Announcements Dec. 19

THE 4TH SUNDAY OF ADVENT

19 December 2021

Welcome!  We extend a warm welcome to our guests, and invite you to sign the guest book at the back of the sanctuary.  Unfortunately, however, we are not yet able to resume our after-service fellowship time in the Church Hall.

Online Services – An abbreviated version of the service is recorded each Sunday, and uploaded to YouTube.  If you would like to receive the link to the recorded service each week — or even just occasionally — please let John know.  The link to the weekly service can also be accessed from this website.  Each service is saved for two weeks, and then deleted.

The Greeter this month is Charlie Clifford.

This Week in First Church:

– Friday, 7:00 p.m. – Christmas Eve service

Coming Up:

– Saturday, 8 January – Soup Kitchen Christmas dinner (usually held the Saturday after Christmas Day)

The Christian Year – The Christmas Season, the second season of the Christian Year (and also the shortest) begins on Christmas Day, and lasts for just twelve days, ending on the 5th of January.  Christmas celebrates God’s coming into the world in human form in the person of Jesus.  As John 1.14 puts it, The Word [Jesus] became flesh, and made his dwelling among us.  And, as Luke 2.1-21 tells us, Jesus came into the world in the same way that all humans do — as a baby.

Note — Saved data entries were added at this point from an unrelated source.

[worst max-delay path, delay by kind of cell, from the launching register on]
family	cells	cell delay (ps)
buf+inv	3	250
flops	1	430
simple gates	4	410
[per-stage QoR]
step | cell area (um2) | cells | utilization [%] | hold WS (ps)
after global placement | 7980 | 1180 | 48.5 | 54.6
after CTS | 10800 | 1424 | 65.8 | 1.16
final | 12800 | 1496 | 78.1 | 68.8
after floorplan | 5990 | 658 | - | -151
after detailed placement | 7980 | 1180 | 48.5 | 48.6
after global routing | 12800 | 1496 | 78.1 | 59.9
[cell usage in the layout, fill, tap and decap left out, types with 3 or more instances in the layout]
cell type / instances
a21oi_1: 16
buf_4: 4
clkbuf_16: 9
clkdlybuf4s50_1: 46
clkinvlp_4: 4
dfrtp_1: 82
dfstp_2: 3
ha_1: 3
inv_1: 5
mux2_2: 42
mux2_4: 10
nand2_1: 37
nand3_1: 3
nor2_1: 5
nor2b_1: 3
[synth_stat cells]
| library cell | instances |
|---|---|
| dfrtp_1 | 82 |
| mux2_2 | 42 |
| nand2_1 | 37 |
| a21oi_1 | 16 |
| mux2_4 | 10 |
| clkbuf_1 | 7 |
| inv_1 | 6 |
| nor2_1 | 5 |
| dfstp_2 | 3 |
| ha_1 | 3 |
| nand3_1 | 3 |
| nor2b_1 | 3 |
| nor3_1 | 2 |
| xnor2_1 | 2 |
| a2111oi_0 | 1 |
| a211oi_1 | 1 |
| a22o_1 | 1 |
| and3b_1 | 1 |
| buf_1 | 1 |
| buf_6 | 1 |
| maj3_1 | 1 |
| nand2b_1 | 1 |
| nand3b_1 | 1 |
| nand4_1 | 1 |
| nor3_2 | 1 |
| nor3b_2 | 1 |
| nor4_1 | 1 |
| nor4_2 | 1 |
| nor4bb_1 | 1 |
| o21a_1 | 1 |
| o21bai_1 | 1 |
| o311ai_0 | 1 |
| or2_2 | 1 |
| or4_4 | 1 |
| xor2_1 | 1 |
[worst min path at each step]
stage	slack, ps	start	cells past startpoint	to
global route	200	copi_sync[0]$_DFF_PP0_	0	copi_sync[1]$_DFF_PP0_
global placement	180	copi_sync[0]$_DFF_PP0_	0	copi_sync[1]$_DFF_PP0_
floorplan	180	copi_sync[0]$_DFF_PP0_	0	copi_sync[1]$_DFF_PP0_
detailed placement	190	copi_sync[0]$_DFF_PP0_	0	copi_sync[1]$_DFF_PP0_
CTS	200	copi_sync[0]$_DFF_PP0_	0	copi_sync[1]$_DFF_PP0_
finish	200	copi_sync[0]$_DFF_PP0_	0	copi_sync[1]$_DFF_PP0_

     There was no formal celebration of Jesus’ birth in the earliest centuries of church history, and it was not until the 300s that Christians created a festival for this purpose.  Since no one knew the actual date of Jesus’ birth, the church “Christianized” an already-existing Roman festival celebrating the “re-birth” of the sun after the winter solstice, and made it instead a celebration of the birth of Jesus. Christmas is the first of the four major festival days of the Christian Year.  It is closely followed by the second, Epiphany, on the 6th of January, which commemorates the visit of the Magi (Wise Men) in Jesus’ early childhood (Matthew 2.1-12). The other two major festivals are Easter and Pentecost.  The symbolic color for both Christmas and Epiphany is white, signifying joy and celebration

The full announcements are here.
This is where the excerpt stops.